【今日のひとこと】●「自分自身」を認識できると大きく伸びる

 

 土井ホームにやってくる子どもたちは、虐待をはじめとする非常に複雑な環境で育っていますが、みなこの力が弱い傾向にあります。

 虐待は、暴力をともなわないものであったとしても、魂の殺人と言われます。子どもたちは、心身にたいへん大きな打撃を受ける。子どもは過酷な状況や苦痛から自分を守るために、心を自ら感情や感覚を閉ざしてしまったり、とき加害に転化して非行に走ったり、という経過をたどることがあります。

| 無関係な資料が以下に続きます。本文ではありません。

`src/rtl/qubo_demon_scheduler.sv`:
```
// QUBO demon annealer sequencer: sweeps the spins, streams weight rows, applies the demon flip rule.
// Optional best-state tracking is built when QUBO_DEMON_BEST_EN is defined.
module qubo_demon_scheduler #(
    parameter int N_SPINS   = 8,
    parameter int W_WIDTH   = 8,
    parameter int E_WIDTH   = 12,
    parameter int DEMON_MAX = 255,
    localparam int IDX_W    = $clog2(N_SPINS)
) (
    input  logic               clk,
    input  logic               reset,
    input  logic               start,
    input  logic [7:0]         sweeps,
    input  logic [N_SPINS-1:0] spin_init,
    input  logic [E_WIDTH-1:0] demon_init,
    output logic [IDX_W-1:0]   w_row,
    output logic [IDX_W-1:0]   w_col,
    input  logic [W_WIDTH-1:0] w_data,
    output logic               busy,
    output logic               done,
    output logic [N_SPINS-1:0] spins,
    output logic [E_WIDTH-1:0] demon,
    output logic [15:0]        flip_count,
    output logic [N_SPINS-1:0] best_spins,
    output logic [E_WIDTH-1:0] best_delta,
    output logic [1:0]         dbg_state
);

    localparam int CNT_W = IDX_W + 1;
    localparam int X_W   = E_WIDTH + 2;
    localparam logic signed [X_W-1:0] E_MAX_X = X_W'((2 ** (E_WIDTH - 1)) - 1);
    localparam logic signed [X_W-1:0] E_MIN_X = -E_MAX_X - X_W'(1);
    localparam logic signed [X_W-1:0] DMAX_X  = X_W'(DEMON_MAX);

    typedef enum logic [1:0] {
        S_IDLE   = 2'd0,
        S_FETCH  = 2'd1,
        S_DECIDE = 2'd2,
        S_DONE   = 2'd3
    } state_t;

    function automatic logic [E_WIDTH-1:0] sat_e(input logic signed [X_W-1:0] v);
        if (v > E_MAX_X)      return E_MAX_X[E_WIDTH-1:0];
        else if (v < E_MIN_X) return E_MIN_X[E_WIDTH-1:0];
        else                  return v[E_WIDTH-1:0];
    endfunction

    state_t               r_state;
    state_t               w_state_nxt;
    logic [IDX_W-1:0]     r_i;
    logic [CNT_W-1:0]     r_j;
    logic [7:0]           r_sweeps_left;
    logic [E_WIDTH-1:0]   r_acc;
    logic [N_SPINS-1:0]   r_spins;
    logic [E_WIDTH-1:0]   r_demon;
    logic [15:0]          r_flips;

    logic                 w_fetch_last;
    logic                 w_last_i;
    logic                 w_last_sweep;
    logic [IDX_W-1:0]     w_acc_col;
    logic signed [X_W-1:0] w_dext;
    logic signed [X_W-1:0] w_acc_x;
    logic signed [X_W-1:0] w_term;
    logic [E_WIDTH-1:0]   w_acc_nxt;
    logic signed [E_WIDTH-1:0] w_de;
    logic                 w_accept;
    logic signed [X_W-1:0] w_dem_diff;
    logic [E_WIDTH-1:0]   w_dem_nxt;
    logic [N_SPINS-1:0]   w_spins_flip;

    assign w_fetch_last = (r_j == CNT_W'(N_SPINS));
    assign w_last_i     = (r_i == IDX_W'(N_SPINS - 1));
    assign w_last_sweep = (r_sweeps_left == 8'd1);

    // Data returned this cycle belongs to the column issued one cycle earlier.
    assign w_acc_col = IDX_W'(r_j - CNT_W'(1));
    assign w_dext    = {{(X_W - W_WIDTH){w_data[W_WIDTH-1]}}, w_data};
    assign w_acc_x   = {{2{r_acc[E_WIDTH-1]}}, r_acc};

    always_comb begin
        w_term = '0;
        if (w_acc_col == r_i)
            w_term = w_dext;
        else if (r_spins[w_acc_col])
            w_term = w_dext <<< 1;
    end

    assign w_acc_nxt    = sat_e(w_acc_x + w_term);
    assign w_de         = sat_e(r_spins[r_i] ? -w_acc_x : w_acc_x);
    assign w_accept     = (w_de <= $signed(r_demon));
    assign w_dem_diff   = $signed({2'b00, r_demon}) - {{2{w_de[E_WIDTH-1]}}, w_de};
    assign w_dem_nxt    = (w_dem_diff > DMAX_X) ? DMAX_X[E_WIDTH-1:0] :
                          (w_dem_diff < 0)      ? '0 : w_dem_diff[E_WIDTH-1:0];
    assign w_spins_flip = r_spins ^ (N_SPINS'(1) << r_i);

    always_ff @(posedge clk or posedge reset) begin
        if (reset) r_state <= S_IDLE;
        else       r_state <= w_state_nxt;
    end

    always_comb begin
        w_state_nxt = r_state;
        busy        = 1'b0;
        done        = 1'b0;
        case (r_state)
            S_IDLE: begin
                if (start) w_state_nxt = (sweeps == 8'd0) ? S_DONE : S_FETCH;
            end
            S_FETCH: begin
                busy = 1'b1;
                if (w_fetch_last) w_state_nxt = S_DECIDE;
            end
            S_DECIDE: begin
                busy        = 1'b1;
                w_state_nxt = (w_last_i && w_last_sweep) ? S_DONE : S_FETCH;
            end
            S_DONE: begin
                done        = 1'b1;
                w_state_nxt = S_IDLE;
            end
            default: w_state_nxt = S_IDLE;
        endcase
    end

    always_ff @(posedge clk or posedge reset) begin
        if (reset) begin
            r_i           <= '0;
            r_j           <= '0;
            r_sweeps_left <= '0;
            r_acc         <= '0;
            r_spins       <= '0;
            r_demon       <= '0;
            r_flips       <= '0;
        end else begin
            case (r_state)
                S_IDLE: begin
                    if (start) begin
                        r_sweeps_left <= sweeps;
                        r_spins       <= spin_init;
                        r_demon       <= (demon_init > E_WIDTH'(DEMON_MAX)) ? E_WIDTH'(DEMON_MAX) : demon_init;
                        r_flips       <= '0;
                        r_i           <= '0;
                        r_j           <= '0;
                        r_acc         <= '0;
                    end
                end
                S_FETCH: begin
                    if (r_j != '0) r_acc <= w_acc_nxt;
                    r_j <= w_fetch_last ? '0 : r_j + CNT_W'(1);
                end
                S_DECIDE: begin
                    if (w_accept) begin
                        r_spins <= w_spins_flip;
                        r_demon <= w_dem_nxt;
                        if (r_flips != 16'hFFFF) r_flips <= r_flips + 16'd1;
                    end
                    r_acc <= '0;
                    r_j   <= '0;
                    if (w_last_i) begin
                        r_i <= '0;
                        if (!w_last_sweep) r_sweeps_left <= r_sweeps_left - 8'd1;
                    end else begin
                        r_i <= r_i + IDX_W'(1);
                    end
                end
                default: ;
            endcase
        end
    end

    assign w_row      = r_i;
    assign w_col      = (r_state == S_FETCH && !w_fetch_last) ? r_j[IDX_W-1:0] : '0;
    assign spins      = r_spins;
    assign demon      = r_demon;
    assign flip_count = r_flips;
    assign dbg_state  = r_state;

`ifdef QUBO_DEMON_BEST_EN
    logic [E_WIDTH-1:0] r_rel_e;
    logic [N_SPINS-1:0] r_best_spins;
    logic [E_WIDTH-1:0] r_best_delta;
    logic [E_WIDTH-1:0] w_rel_nxt;

    // rel_E is the energy of the current spins relative to spin_init.
    assign w_rel_nxt = sat_e({{2{r_rel_e[E_WIDTH-1]}}, r_rel_e} + {{2{w_de[E_WIDTH-1]}}, w_de});

    always_ff @(posedge clk or posedge reset) begin
        if (reset) begin
            r_rel_e      <= '0;
            r_best_spins <= '0;
            r_best_delta <= '0;
        end else if (r_state == S_IDLE && start) begin
            r_rel_e      <= '0;
            r_best_spins <= spin_init;
            r_best_delta <= '0;
        end else if (r_state == S_DECIDE && w_accept) begin
            r_rel_e <= w_rel_nxt;
            if ($signed(w_rel_nxt) < $signed(r_best_delta)) begin
                r_best_spins <= w_spins_flip;
                r_best_delta <= w_rel_nxt;
            end
        end
    end

    assign best_spins = r_best_spins;
    assign best_delta = r_best_delta;
`else
    assign best_spins = r_spins;
    assign best_delta = '0;
`endif

endmodule

```
`config.mk`:
```
export PLATFORM = sky130hd
export DESIGN_NAME = qubo_demon_scheduler
export DESIGN_NICKNAME = d
export VERILOG_FILES = /design/src/rtl/qubo_demon_scheduler.sv
export SDC_FILE = /design/constraint.sdc
export NUM_CORES = 1
export LEC_CHECK = 0
export ABC_AREA = 1
export BUFFER_PORTS_ARGS = -buffer_cell sky130_fd_sc_hd__buf_2
export CAP_MARGIN = 20
export CORE_UTILIZATION = 25
export CTS_BUF_LIST = sky130_fd_sc_hd__clkbuf_4 sky130_fd_sc_hd__clkbuf_8
export DETAILED_ROUTE_END_ITERATION = 16
export GPL_ROUTABILITY_DRIVEN = 0
export GPL_TIMING_DRIVEN = 0
export PLACE_DENSITY = 0.47
export SETUP_SLACK_MARGIN = 0.1
export SLEW_MARGIN = 20
export SYNTH_ARGS = -nofsm -noshare
export SYNTH_HDL_FRONTEND = slang
export SYNTH_SLANG_ARGS = --single-unit
export TNS_END_PERCENT = 30
```
`constraint.sdc`:
```
create_clock -name clk -period 6.1 [get_ports clk]
set_input_delay 0 -clock clk [delete_from_list [all_inputs] [get_ports clk]]
set_output_delay 0 -clock clk [all_outputs]
set_load 0.05 [all_outputs]
```
==> results.md <==
* Die W at 163 um
* Core ar. at around 0.025 sq mm
* Initial DRT Pass Iterations at 4
* Global route overflow at 0
* Area Growth Syn to Fin at 21.2%
* Yosys top cell area share at between 20% and 30%
* Final WL at around 19 mm
* DRC at 0
* # rows at a little under 60
* CTS sink count at 65
* Finish-stage setup viols at 0
* Final period utilization at 70.1%
* Top_reg_cell synth: dfrtp_1
* Antenna Nets Post-Route at 0
* Maxcap violations at 0
* Vias after detailed routing at ~6.4k
* Type of the worst setup path: flop to flop
* Worst Path Arrival at between 4000 and 5000 ps
* Initial Util at 25.5%
* HPWL after DPL at about 16 mm
* Distinct cell type count after synthesis at 47
* CTS H-tree lvls at 3
* Fillers at around 2.9k
* IO Port Bufs at 92
* Area leader, netlist: dfrtp_1
* Setup ws final at around 1800 ps
* Number of synthesized flops with an enable pin at 0
* Global-route wire length before repair at between 30 and 40 mm
* Top cells by area, synth: dfrtp_1 (25%), nand2_1 (14%), ha_1 (10%), inv_1 (9.2%), o21ai_0 (5.7%)
* Post-Route Setup TNS at 0 ps
* Mapped Cells at between 900 and 1k
* DRT iter0 DRCs at between 300 and 400
* Reg clk slew, reported paths at 80 ps
* Slew Limit Fails at 0
* Root buffer cell: clkbuf_8
* Initial antenna violation count at 0
* Status: completed
* Fin. Hold Viols at 0
* Cells along the critical path: buf_2, inv_1, ha_1, xnor2_1, xor2_1, nand4_1, clkbuf_1, nor2_1, ha_1, inv_1, fa_1, o21ai_1, nand3_1, nand4_1, nand2_1, o21ai_1, nand2_1, o21ai_0
* Asr flop ratio synth at 100%
* Max Fclk at about 230 MHz
* Die Span Y at between 150 and 200 um
* Sequential area share after synthesis at 25.2%
* Later-pin clock latency in the skew report at between 300 and 400 ps
* Netlist Area Pre-Place at around 0.0064 sq mm
* Num CTS Buffers at 9
* Hold Slack at around 35 ps
* Unrepaired setup endpoints after global routing: false
* Hold Crit Class: input pin to flop
* Critical Path Slowest Stage Cell: fa_1
* Crit path largest cell delay at 450 ps
* Syn_area_per_cell at around 6.5 sq um
* Crit. End Element: flop
* Post-DR wirelength/cell at approximately 13 um
* Max-slew headroom at approximately 50%
* Critical path fanouts, max at 10
* Setup crit start kind: flop
* Post-CTS sizing at 0
* Share of post-route cells with drive strength above 1 at ~16%
* ANT cells at 0
* Top Layer Used: met4
* CP delay by family, top: simple AND/OR/NAND/NOR gates
* Min Tclk post-route at 4280 ps
* Synthesis-stage register bit count at 65
* Top Ports at approximately 110
* Routed met2 length at 8.93 mm
* Number of global-route vias before repair at approximately 6.2k
* Die area at 0.0264 sq mm
* Critical Path RT at 6380 ps
* Met1 Wirelength at around 9.4 mm
* CTS max path bufs at 2
* Worst slew pin tran at 728 ps
* Via density at roughly 4.4
* DP Worst Slack at ~1800 ps
* TritonCTS clock tree: built
* Worst path bufs/invs at 4
* Synth warn at 0
* GRT Resource Usage Total at between 10% and 20%
* Largest net degree at the start of global routing at 52
* Nets at around 1.2k
* Met3 WL at approximately 630 um
* Final Skew at about 11 ps
per-layer routing:
| metal | up-vias | GRT usage, % |
|---|---|---|
| li1 | 3381 | - |
| met5 | - | 0 |
| met1 | 2889 | 19.8 |
| met4 | 0 | 4.97 |
| met2 | 108 | 25.3 |
| met3 | 23 | 2.47 |
worst reg2reg max path: stages (launching register included):
cell and delay [ps]:
dfrtp_1 350, buf_2 190, inv_1 160, ha_1 240, xnor2_1 310, xor2_1 170
nand4_1 270, clkbuf_1 270, nor2_1 160, ha_1 210, inv_1 80, fa_1 450
o21ai_1 300, nand3_1 150, nand4_1 110, nand2_1 60, o21ai_1 190, nand2_1 260
o21ai_0 260
flip-flops by register name, summed over array words and instances, names as in the netlist:
register	cells
best_spins	8
r_j	4
demon	12
r_sweeps_left	8
flip_count	16
r_acc	12
w_row	3
dbg_state	2
cells by family after synthesis:
kind of cell / synth area share (%)
compound gates: 13.3
xor+xnor: 5.57
fa+ha+maj: 11.1
buf+inv: 13.2
other cells: 0.0582
flops: 25.2
simple gates: 31.5
synthesized netlist by cell type (2+ instances only):
library cell,n
o21ai_0,73
nor2_1,88
nand3_2,4
o211ai_1,2
dfrtp_1,65
nand2_4,3
nand2_1,247
buf_6,2
xor2_1,30
fa_1,2
nand3_1,57
o22ai_1,4
xnor2_1,11
nor2_2,2
o21ai_1,2
nand4_1,14
a21oi_1,55
ha_1,54
buf_2,7
nand2_2,13
buf_4,20
nor4_1,8
a31oi_1,3
nor3_1,18
o21ai_2,10
nor2_4,2
inv_2,4
nand3b_1,2
inv_1,158
clkbuf_1,7
timing repair:
action | 4_1_cts | 5_1_grt
buffers inserted | 0 | 0
endpoints found under the hold margin | 85 | 0
hold buffers | 21 | 0
worst paths after layout:
path,start,to,slack (ps),cells after the start
setup reg to reg,r_j[0]$_DFFE_PP0P_,r_acc[0]$_DFFE_PP0P_,1820,18
min in group asynchronous,reset,demon[6]$_DFFE_PP0P_,100,3
max in group asynchronous,reset,best_spins[2]$_DFFE_PP0P_,5440,4
hold / removal,sweeps[3],r_sweeps_left[3]$_DFFE_PP0P_,40,3
hold reg to reg,r_sweeps_left[4]$_DFFE_PP0P_,r_sweeps_left[4]$_DFFE_PP0P_,510,2
setup / recovery,r_j[0]$_DFFE_PP0P_,r_acc[0]$_DFFE_PP0P_,1820,18
stage by stage:
| stage | util, % | std cells | area, sq um |
|---|---|---|---|
| floorplan | - | 995 | 6480 |
| finish | 30.9 | 1455 | 7810 |
| global placement | 29.1 | 1417 | 7360 |
| global route | 30.9 | 1455 | 7810 |
| CTS | 30.9 | 1455 | 7810 |
| detailed placement | 29.3 | 1418 | 7390 |
area by class of cell:
class,count,area [sq um],area share [%]
Buffer,38,243,3.11
Clock inverter,6,73.8,0.945
Tap cell,330,413,5.29
Inverter,162,611,7.82
Multi-Input combinational cell,730,4010,51.3
Timing Repair Buffer,114,698,8.94
Clock buffer,10,138,1.76
Sequential cell,65,1630,20.8
layout by cell type (no fill, tap or decap), types with 18 or more instances in the layout:
master and count:
nor2_1 88, nand3_1 57, dlygate4sd3_1 21, buf_4 20, o21ai_0 73, nor3_1 18, ha_1 54, inv_1 157
buf_2 99, xor2_1 30, a21oi_1 55, nand2_1 247, dfrtp_1 65
Power is not shown: default switching activity piles up to over one toggle a cycle in this logic, so the estimate is an artifact.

虐待から逃れることができても、その過酷な経験は大きな心の傷になり、心の扉も身体の扉も開けないことがしばしばあります。

 なぜそうなるかというと、虐待を受けて育つと、いわゆる「メタ認知」の能力が育たなくなってしまうのです。メタ認知とは、「認知を認知する力」で、平たく言えば、自分の気持ちや行動を、客観的に見られる力です。

それができると「いま自分はこういう状況にある」「腹がたっている」「でもここで暴れても意味はないからガマンしておこう」という形で自分をモニターして、自分をコントロールすることができる。

 それができないと自分を見失い、制御することができなくなります。

 虐待は、このメタ認知能力を基礎から破壊してしまうと言われています。 

 また、なんらかの発達障害を持っている場合や、そうした傾向がある子どもは、もともとこの力が弱いと考えられています。

 本来の弱さのあるなしに限らず、子どもが十分な安心感をもって、安全な場所で育てることで、こうした力は少しずつ育っています。

 私たちのホームでは、自分の家庭でその力を得られなかった子どもたちに、新たな安心感と安全を与え直すことによって、少し遅くなったけれど、こうした力を育て、社会に送り出してあげようと考えているわけです。

 レジリエンスとかメタ認知とかいうと、聞き慣れない言葉だと思いますが、要するに「成長する力」「発達する力」です。人間は必ずこの力を持っています。まず、それが前提にある。だから、成長する権利、発達する権利を周囲が保障してやれば、必ず子どもは子どもらしく成長していきます。

 根底にある回復力を信じて、絶対的な安心感を与えれば、その力はどんどん強くなっていく。もともと潜在的に持っている力を引き出して、強くしてやることができる。